Exercise requirements: Of the material below, the lines to be retyped are those from the line containing "zigzag_addr = 2 ;" through the line containing "zigzag_addr = 7 ;", inclusive; reproduce them exactly.

Supplied entries:
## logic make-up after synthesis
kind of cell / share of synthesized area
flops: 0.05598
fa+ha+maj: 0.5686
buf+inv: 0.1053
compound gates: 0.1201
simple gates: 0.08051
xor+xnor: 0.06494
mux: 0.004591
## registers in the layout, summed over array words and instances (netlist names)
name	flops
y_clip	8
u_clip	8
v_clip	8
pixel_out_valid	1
`flow/design.v`:
```
module jpeg_get_pixels(
    clk                 ,  
    rstn                ,  
    sdata_rvld          ,  
    sdata_gvld          ,  
    sdata_bvld          ,  
    sdata_rrdy          ,  
    sdata_grdy          ,  
    sdata_brdy          ,  
    sdata_r0            ,  
    sdata_r1            ,  
    sdata_r2            ,  
    sdata_r3            ,  
    sdata_r4            ,  
    sdata_r5            ,  
    sdata_r6            ,  
    sdata_r7            ,  
    sdata_g0            ,  
    sdata_g1            ,  
    sdata_g2            ,  
    sdata_g3            ,  
    sdata_g4            ,  
    sdata_g5            ,  
    sdata_g6            ,  
    sdata_g7            ,  
    sdata_b0            ,  
    sdata_b1            ,  
    sdata_b2            ,  
    sdata_b3            ,  
    sdata_b4            ,  
    sdata_b5            ,  
    sdata_b6            ,  
    sdata_b7            ,  
    pixel_data_out      ,  
    pixel_out_valid        
    );
  input         clk                 ;  
  input         rstn                ;  
  input  [7:0]  sdata_rvld          ;  
  input  [7:0]  sdata_gvld          ;  
  input  [7:0]  sdata_bvld          ;  
  output [7:0]  sdata_rrdy          ;  
  output [7:0]  sdata_grdy          ;  
  output [7:0]  sdata_brdy          ;  
  input  [63:0] sdata_r0            ;  
  input  [63:0] sdata_r1            ;  
  input  [63:0] sdata_r2            ;  
  input  [63:0] sdata_r3            ;  
  input  [63:0] sdata_r4            ;  
  input  [63:0] sdata_r5            ;  
  input  [63:0] sdata_r6            ;  
  input  [63:0] sdata_r7            ;  
  input  [63:0] sdata_g0            ;  
  input  [63:0] sdata_g1            ;  
  input  [63:0] sdata_g2            ;  
  input  [63:0] sdata_g3            ;  
  input  [63:0] sdata_g4            ;  
  input  [63:0] sdata_g5            ;  
  input  [63:0] sdata_g6            ;  
  input  [63:0] sdata_g7            ;  
  input  [63:0] sdata_b0            ;  
  input  [63:0] sdata_b1            ;  
  input  [63:0] sdata_b2            ;  
  input  [63:0] sdata_b3            ;  
  input  [63:0] sdata_b4            ;  
  input  [63:0] sdata_b5            ;  
  input  [63:0] sdata_b6            ;  
  input  [63:0] sdata_b7            ;  
  output [23:0] pixel_data_out      ;  
  output        pixel_out_valid     ;  
  reg    [23:0] pixel_data_out      ;
  reg    [5:0]  pixel_out_cnt       ;
  reg    [23:0] pixel_from_line0    ;
  reg    [23:0] pixel_from_line1    ;
  reg    [23:0] pixel_from_line2    ;
  reg    [23:0] pixel_from_line3    ;
  reg    [23:0] pixel_from_line4    ;
  reg    [23:0] pixel_from_line5    ;
  reg    [23:0] pixel_from_line6    ;
  reg    [23:0] pixel_from_line7    ;
  always @(posedge clk or negedge rstn) begin
      if (~rstn) begin
          pixel_out_cnt <= #1 6'h0;
      end
      else if (pixel_out_valid) begin
          pixel_out_cnt <= #1 pixel_out_cnt + 6'h1;
      end
  end
  assign pixel_out_valid = (&sdata_rvld) & (&sdata_gvld) & (&sdata_bvld);
  assign sdata_rrdy = {8{pixel_out_valid & (pixel_out_cnt == 6'h3F)}};
  assign sdata_grdy = {8{pixel_out_valid & (pixel_out_cnt == 6'h3F)}};
  assign sdata_brdy = {8{pixel_out_valid & (pixel_out_cnt == 6'h3F)}};
  always @(*) begin
      case (pixel_out_cnt[2:0])
          3'h0   : pixel_from_line0 = {sdata_r0[63:56], sdata_g0[63:56], sdata_b0[63:56]};
          3'h1   : pixel_from_line0 = {sdata_r0[55:48], sdata_g0[55:48], sdata_b0[55:48]};
          3'h2   : pixel_from_line0 = {sdata_r0[47:40], sdata_g0[47:40], sdata_b0[47:40]};
          3'h3   : pixel_from_line0 = {sdata_r0[39:32], sdata_g0[39:32], sdata_b0[39:32]};
          3'h4   : pixel_from_line0 = {sdata_r0[31:24], sdata_g0[31:24], sdata_b0[31:24]};
          3'h5   : pixel_from_line0 = {sdata_r0[23:16], sdata_g0[23:16], sdata_b0[23:16]};
          3'h6   : pixel_from_line0 = {sdata_r0[15:8] , sdata_g0[15:8] , sdata_b0[15:8] };
          default: pixel_from_line0 = {sdata_r0[7:0]  , sdata_g0[7:0]  , sdata_b0[7:0]  };
      endcase
  end
  always @(*) begin
      case (pixel_out_cnt[2:0])
          3'h0   : pixel_from_line1 = {sdata_r1[63:56], sdata_g1[63:56], sdata_b1[63:56]};
          3'h1   : pixel_from_line1 = {sdata_r1[55:48], sdata_g1[55:48], sdata_b1[55:48]};
          3'h2   : pixel_from_line1 = {sdata_r1[47:40], sdata_g1[47:40], sdata_b1[47:40]};
          3'h3   : pixel_from_line1 = {sdata_r1[39:32], sdata_g1[39:32], sdata_b1[39:32]};
          3'h4   : pixel_from_line1 = {sdata_r1[31:24], sdata_g1[31:24], sdata_b1[31:24]};
          3'h5   : pixel_from_line1 = {sdata_r1[23:16], sdata_g1[23:16], sdata_b1[23:16]};
          3'h6   : pixel_from_line1 = {sdata_r1[15:8] , sdata_g1[15:8] , sdata_b1[15:8] };
          default: pixel_from_line1 = {sdata_r1[7:0]  , sdata_g1[7:0]  , sdata_b1[7:0]  };
      endcase
  end
  always @(*) begin
      case (pixel_out_cnt[2:0])
          3'h0   : pixel_from_line2 = {sdata_r2[63:56], sdata_g2[63:56], sdata_b2[63:56]};
          3'h1   : pixel_from_line2 = {sdata_r2[55:48], sdata_g2[55:48], sdata_b2[55:48]};
          3'h2   : pixel_from_line2 = {sdata_r2[47:40], sdata_g2[47:40], sdata_b2[47:40]};
          3'h3   : pixel_from_line2 = {sdata_r2[39:32], sdata_g2[39:32], sdata_b2[39:32]};
          3'h4   : pixel_from_line2 = {sdata_r2[31:24], sdata_g2[31:24], sdata_b2[31:24]};
          3'h5   : pixel_from_line2 = {sdata_r2[23:16], sdata_g2[23:16], sdata_b2[23:16]};
          3'h6   : pixel_from_line2 = {sdata_r2[15:8] , sdata_g2[15:8] , sdata_b2[15:8] };
          default: pixel_from_line2 = {sdata_r2[7:0]  , sdata_g2[7:0]  , sdata_b2[7:0]  };
      endcase
  end
  always @(*) begin
      case (pixel_out_cnt[2:0])
          3'h0   : pixel_from_line3 = {sdata_r3[63:56], sdata_g3[63:56], sdata_b3[63:56]};
          3'h1   : pixel_from_line3 = {sdata_r3[55:48], sdata_g3[55:48], sdata_b3[55:48]};
          3'h2   : pixel_from_line3 = {sdata_r3[47:40], sdata_g3[47:40], sdata_b3[47:40]};
          3'h3   : pixel_from_line3 = {sdata_r3[39:32], sdata_g3[39:32], sdata_b3[39:32]};
          3'h4   : pixel_from_line3 = {sdata_r3[31:24], sdata_g3[31:24], sdata_b3[31:24]};
          3'h5   : pixel_from_line3 = {sdata_r3[23:16], sdata_g3[23:16], sdata_b3[23:16]};
          3'h6   : pixel_from_line3 = {sdata_r3[15:8] , sdata_g3[15:8] , sdata_b3[15:8] };
          default: pixel_from_line3 = {sdata_r3[7:0]  , sdata_g3[7:0]  , sdata_b3[7:0]  };
      endcase
  end
  always @(*) begin
      case (pixel_out_cnt[2:0])
          3'h0   : pixel_from_line4 = {sdata_r4[63:56], sdata_g4[63:56], sdata_b4[63:56]};
          3'h1   : pixel_from_line4 = {sdata_r4[55:48], sdata_g4[55:48], sdata_b4[55:48]};
          3'h2   : pixel_from_line4 = {sdata_r4[47:40], sdata_g4[47:40], sdata_b4[47:40]};
          3'h3   : pixel_from_line4 = {sdata_r4[39:32], sdata_g4[39:32], sdata_b4[39:32]};
          3'h4   : pixel_from_line4 = {sdata_r4[31:24], sdata_g4[31:24], sdata_b4[31:24]};
          3'h5   : pixel_from_line4 = {sdata_r4[23:16], sdata_g4[23:16], sdata_b4[23:16]};
          3'h6   : pixel_from_line4 = {sdata_r4[15:8] , sdata_g4[15:8] , sdata_b4[15:8] };
          default: pixel_from_line4 = {sdata_r4[7:0]  , sdata_g4[7:0]  , sdata_b4[7:0]  };
      endcase
  end
  always @(*) begin
      case (pixel_out_cnt[2:0])
          3'h0   : pixel_from_line5 = {sdata_r5[63:56], sdata_g5[63:56], sdata_b5[63:56]};
          3'h1   : pixel_from_line5 = {sdata_r5[55:48], sdata_g5[55:48], sdata_b5[55:48]};
          3'h2   : pixel_from_line5 = {sdata_r5[47:40], sdata_g5[47:40], sdata_b5[47:40]};
          3'h3   : pixel_from_line5 = {sdata_r5[39:32], sdata_g5[39:32], sdata_b5[39:32]};
          3'h4   : pixel_from_line5 = {sdata_r5[31:24], sdata_g5[31:24], sdata_b5[31:24]};
          3'h5   : pixel_from_line5 = {sdata_r5[23:16], sdata_g5[23:16], sdata_b5[23:16]};
          3'h6   : pixel_from_line5 = {sdata_r5[15:8] , sdata_g5[15:8] , sdata_b5[15:8] };
          default: pixel_from_line5 = {sdata_r5[7:0]  , sdata_g5[7:0]  , sdata_b5[7:0]  };
      endcase
  end
  always @(*) begin
      case (pixel_out_cnt[2:0])
          3'h0   : pixel_from_line6 = {sdata_r6[63:56], sdata_g6[63:56], sdata_b6[63:56]};
          3'h1   : pixel_from_line6 = {sdata_r6[55:48], sdata_g6[55:48], sdata_b6[55:48]};
          3'h2   : pixel_from_line6 = {sdata_r6[47:40], sdata_g6[47:40], sdata_b6[47:40]};
          3'h3   : pixel_from_line6 = {sdata_r6[39:32], sdata_g6[39:32], sdata_b6[39:32]};
          3'h4   : pixel_from_line6 = {sdata_r6[31:24], sdata_g6[31:24], sdata_b6[31:24]};
          3'h5   : pixel_from_line6 = {sdata_r6[23:16], sdata_g6[23:16], sdata_b6[23:16]};
          3'h6   : pixel_from_line6 = {sdata_r6[15:8] , sdata_g6[15:8] , sdata_b6[15:8] };
          default: pixel_from_line6 = {sdata_r6[7:0]  , sdata_g6[7:0]  , sdata_b6[7:0]  };
      endcase
  end
  always @(*) begin
      case (pixel_out_cnt[2:0])
          3'h0   : pixel_from_line7 = {sdata_r7[63:56], sdata_g7[63:56], sdata_b7[63:56]};
          3'h1   : pixel_from_line7 = {sdata_r7[55:48], sdata_g7[55:48], sdata_b7[55:48]};
          3'h2   : pixel_from_line7 = {sdata_r7[47:40], sdata_g7[47:40], sdata_b7[47:40]};
          3'h3   : pixel_from_line7 = {sdata_r7[39:32], sdata_g7[39:32], sdata_b7[39:32]};
          3'h4   : pixel_from_line7 = {sdata_r7[31:24], sdata_g7[31:24], sdata_b7[31:24]};
          3'h5   : pixel_from_line7 = {sdata_r7[23:16], sdata_g7[23:16], sdata_b7[23:16]};
          3'h6   : pixel_from_line7 = {sdata_r7[15:8] , sdata_g7[15:8] , sdata_b7[15:8] };
          default: pixel_from_line7 = {sdata_r7[7:0]  , sdata_g7[7:0]  , sdata_b7[7:0]  };
      endcase
  end
  always @(*) begin
      case (pixel_out_cnt[5:3])
          3'h0   : pixel_data_out = pixel_from_line0;
          3'h1   : pixel_data_out = pixel_from_line1;
          3'h2   : pixel_data_out = pixel_from_line2;
          3'h3   : pixel_data_out = pixel_from_line3;
          3'h4   : pixel_data_out = pixel_from_line4;
          3'h5   : pixel_data_out = pixel_from_line5;
          3'h6   : pixel_data_out = pixel_from_line6;
          default: pixel_data_out = pixel_from_line7;
      endcase
  end
endmodule
```
--- design.v ---
module zigzag(
    clk                 ,  
    rstn                ,  
    dct_data            ,  
    dct_data_valid      ,  
    zigzag_data         ,  
    zigzag_data_valid      
    );
  input         clk                 ;  
  input         rstn                ;  
  input  [41:0] dct_data            ;  
  input         dct_data_valid      ;  
  output [41:0] zigzag_data         ;  
  output        zigzag_data_valid   ;  
  reg    [5:0]  block_buf_wr_cnt    ;  
  wire          block_buf_wr_done   ;  
  reg    [5:0]  block_buf_rd_cnt    ;  
  wire          block_buf_rd_done   ;  
  reg           block_buf_sel       ;  
  reg           block_buf_sel_d     ;  
  wire          block_buf0_wr       ;  
  wire          block_buf1_wr       ;  
  reg           block_buf0_rd       ;  
  reg           block_buf1_rd       ;  
  wire          block_buf_wr        ;  
  wire          block_buf_rd        ;  
  reg           block_buf_rd_d      ;  
  wire   [5:0]  block_buf0_waddr    ;  
  wire   [5:0]  block_buf1_waddr    ;  
  wire   [5:0]  block_buf0_raddr    ;  
  wire   [5:0]  block_buf1_raddr    ;  
  wire   [5:0]  block_buf0_addr     ;  
  wire   [5:0]  block_buf1_addr     ;  
  wire   [41:0] block_buf_din       ;  
  wire   [41:0] block_buf0_dout     ;  
  wire   [41:0] block_buf1_dout     ;  
  wire   [41:0] block_buf_dout      ;  
  reg    [5:0]  zigzag_addr         ;  
  always @(posedge clk or negedge rstn) begin
      if (~rstn) begin
          block_buf_wr_cnt <= #1 6'h0;
      end
      else if (dct_data_valid) begin
          block_buf_wr_cnt <= #1 block_buf_wr_cnt + 6'h1;
      end
  end
  assign block_buf_wr_done = (block_buf_wr_cnt == 6'h3F) & dct_data_valid;
  always @(posedge clk or negedge rstn) begin
      if (~rstn) begin
          block_buf_rd_cnt <= #1 6'h0;
      end
      else if (block_buf_rd) begin
          block_buf_rd_cnt <= #1 block_buf_rd_cnt + 6'h1;
      end
  end
  assign block_buf_rd_done = (block_buf_rd_cnt == 6'h3F) & block_buf_rd;
  always @(posedge clk or negedge rstn) begin
      if (~rstn) begin
          block_buf_sel <= #1 1'b0;
      end
      else if (block_buf_wr_done) begin
          block_buf_sel <= #1 ~block_buf_sel;
      end
  end
  always @(posedge clk or negedge rstn) begin
      if (~rstn) begin
          block_buf_sel_d <= #1 1'b0;
      end
      else begin
          block_buf_sel_d <= #1 block_buf_sel;
      end
  end
  assign block_buf0_wr = dct_data_valid & ~block_buf_sel;
  assign block_buf1_wr = dct_data_valid &  block_buf_sel;
  assign block_buf_wr = block_buf0_wr | block_buf1_wr;
  always @(posedge clk or negedge rstn) begin
      if (~rstn) begin
          block_buf0_rd <= #1 1'b0;
      end
      else if (~block_buf_sel & block_buf_wr_done) begin
          block_buf0_rd <= #1 1'b1;
      end
      else if (block_buf_sel & block_buf_rd_done) begin
          block_buf0_rd <= #1 1'b0;
      end
  end
  always @(posedge clk or negedge rstn) begin
      if (~rstn) begin
          block_buf1_rd <= #1 1'b0;
      end
      else if (block_buf_sel & block_buf_wr_done) begin
          block_buf1_rd <= #1 1'b1;
      end
      else if (~block_buf_sel & block_buf_rd_done) begin
          block_buf1_rd <= #1 1'b0;
      end
  end
  assign block_buf_rd = block_buf0_rd | block_buf1_rd;
  always @(posedge clk or negedge rstn) begin
      if (~rstn) begin
          block_buf_rd_d <= #1 1'b0;
      end
      else begin
          block_buf_rd_d <= #1 block_buf_rd;
      end
  end
  assign block_buf0_waddr = {block_buf_wr_cnt[2:0], block_buf_wr_cnt[5:3]};
  assign block_buf1_waddr = {block_buf_wr_cnt[2:0], block_buf_wr_cnt[5:3]};
  assign block_buf0_raddr = zigzag_addr;
  assign block_buf1_raddr = zigzag_addr;
  assign block_buf0_addr = ~block_buf_sel ? block_buf0_waddr : block_buf0_raddr;
  assign block_buf1_addr =  block_buf_sel ? block_buf1_waddr : block_buf1_raddr;
  assign block_buf_din = dct_data;
  assign block_buf_dout = block_buf_sel_d ? block_buf0_dout : block_buf1_dout;
  always @(*) begin
      case (block_buf_rd_cnt[5:0])
          6'd0   : zigzag_addr = 0 ;
          6'd1   : zigzag_addr = 1 ;
          6'd2   : zigzag_addr = 8 ;
          6'd3   : zigzag_addr = 16;
          6'd4   : zigzag_addr = 9 ;
          6'd5   : zigzag_addr = 2 ;
          6'd6   : zigzag_addr = 3 ;
          6'd7   : zigzag_addr = 10;
          6'd8   : zigzag_addr = 17;
          6'd9   : zigzag_addr = 24;
          6'd10  : zigzag_addr = 32;
          6'd11  : zigzag_addr = 25;
          6'd12  : zigzag_addr = 18;
          6'd13  : zigzag_addr = 11;
          6'd14  : zigzag_addr = 4 ;
          6'd15  : zigzag_addr = 5 ;
          6'd16  : zigzag_addr = 12;
          6'd17  : zigzag_addr = 19;
          6'd18  : zigzag_addr = 26;
          6'd19  : zigzag_addr = 33;
          6'd20  : zigzag_addr = 40;
          6'd21  : zigzag_addr = 48;
          6'd22  : zigzag_addr = 41;
          6'd23  : zigzag_addr = 34;
          6'd24  : zigzag_addr = 27;
          6'd25  : zigzag_addr = 20;
          6'd26  : zigzag_addr = 13;
          6'd27  : zigzag_addr = 6 ;
          6'd28  : zigzag_addr = 7 ;
          6'd29  : zigzag_addr = 14;
          6'd30  : zigzag_addr = 21;
          6'd31  : zigzag_addr = 28;
          6'd32  : zigzag_addr = 35;
          6'd33  : zigzag_addr = 42;
          6'd34  : zigzag_addr = 49;
          6'd35  : zigzag_addr = 56;
          6'd36  : zigzag_addr = 57;
          6'd37  : zigzag_addr = 50;
          6'd38  : zigzag_addr = 43;
          6'd39  : zigzag_addr = 36;
          6'd40  : zigzag_addr = 29;
          6'd41  : zigzag_addr = 22;
          6'd42  : zigzag_addr = 15;
          6'd43  : zigzag_addr = 23;
          6'd44  : zigzag_addr = 30;
          6'd45  : zigzag_addr = 37;
          6'd46  : zigzag_addr = 44;
          6'd47  : zigzag_addr = 51;
          6'd48  : zigzag_addr = 58;
          6'd49  : zigzag_addr = 59;
          6'd50  : zigzag_addr = 52;
          6'd51  : zigzag_addr = 45;
          6'd52  : zigzag_addr = 38;
          6'd53  : zigzag_addr = 31;
          6'd54  : zigzag_addr = 39;
          6'd55  : zigzag_addr = 46;
          6'd56  : zigzag_addr = 53;
          6'd57  : zigzag_addr = 60;
          6'd58  : zigzag_addr = 61;
          6'd59  : zigzag_addr = 54;
          6'd60  : zigzag_addr = 47;
          6'd61  : zigzag_addr = 55;
          6'd62  : zigzag_addr = 62;
          default: zigzag_addr = 63;
      endcase
  end
  assign zigzag_data       = block_buf_dout;
  assign zigzag_data_valid = block_buf_rd_d;
  zigzag_buf zigzag_buf_u0 (
    .clk        (clk              ),
    .wea        (block_buf0_wr    ),
    .addra      (block_buf0_addr  ),
    .din        (block_buf_din    ),
    .dout       (block_buf0_dout  ) 
    );
  zigzag_buf zigzag_buf_u1 (
    .clk        (clk              ),
    .wea        (block_buf1_wr    ),
    .addra      (block_buf1_addr  ),
    .din        (block_buf_din    ),
    .dout       (block_buf1_dout  ) 
    );
endmodule
module zigzag_buf(
    clk        ,
    wea        ,
    addra      ,
    din        ,
    dout
    );
  input         clk        ;
  input         wea        ;
  input  [5:0]  addra      ;
  input  [41:0] din        ;
  output [41:0] dout       ;
  reg    [41:0] dout       ;
  reg    [41:0] mem[0:63];
  always @(posedge clk) begin
      if (wea) begin
          mem[addra] <= #1 din;
      end
  end
  always @(posedge clk) begin
      dout <= #1 mem[addra];
  end
endmodule
--- run.sh ---
#!/bin/bash
# OpenROAD 26Q1-2900-gdf79404cd8, Yosys 0.63+post, stock flow scripts
make -C /OpenROAD-flow-scripts/flow DESIGN_CONFIG=/design/flow/config.mk WORK_HOME=/design/flow/orfs finish
--- config.mk ---
export PLATFORM = sky130hd
export DESIGN_NAME = zigzag
export DESIGN_NICKNAME = zigzag
export VERILOG_FILES = /design/flow/design.v
export SDC_FILE = /design/flow/constraint.sdc
export NUM_CORES = 4
export LEC_CHECK = 1
export CORE_UTILIZATION = 30
export SYNTH_MEMORY_MAX_BITS = 65536
--- constraint.sdc ---
current_design zigzag

set clk_period 48.9
set clk_io_pct 0.2

create_clock -name clk0 -period $clk_period [get_ports {clk}]

set non_clock_inputs [all_inputs -no_clocks]
set_input_delay [expr $clk_period * $clk_io_pct] -clock clk0 $non_clock_inputs
set_output_delay [expr $clk_period * $clk_io_pct] -clock clk0 [all_outputs]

Your solution:
          6'd5   : zigzag_addr = 2 ;
          6'd6   : zigzag_addr = 3 ;
          6'd7   : zigzag_addr = 10;
          6'd8   : zigzag_addr = 17;
          6'd9   : zigzag_addr = 24;
          6'd10  : zigzag_addr = 32;
          6'd11  : zigzag_addr = 25;
          6'd12  : zigzag_addr = 18;
          6'd13  : zigzag_addr = 11;
          6'd14  : zigzag_addr = 4 ;
          6'd15  : zigzag_addr = 5 ;
          6'd16  : zigzag_addr = 12;
          6'd17  : zigzag_addr = 19;
          6'd18  : zigzag_addr = 26;
          6'd19  : zigzag_addr = 33;
          6'd20  : zigzag_addr = 40;
          6'd21  : zigzag_addr = 48;
          6'd22  : zigzag_addr = 41;
          6'd23  : zigzag_addr = 34;
          6'd24  : zigzag_addr = 27;
          6'd25  : zigzag_addr = 20;
          6'd26  : zigzag_addr = 13;
          6'd27  : zigzag_addr = 6 ;
          6'd28  : zigzag_addr = 7 ;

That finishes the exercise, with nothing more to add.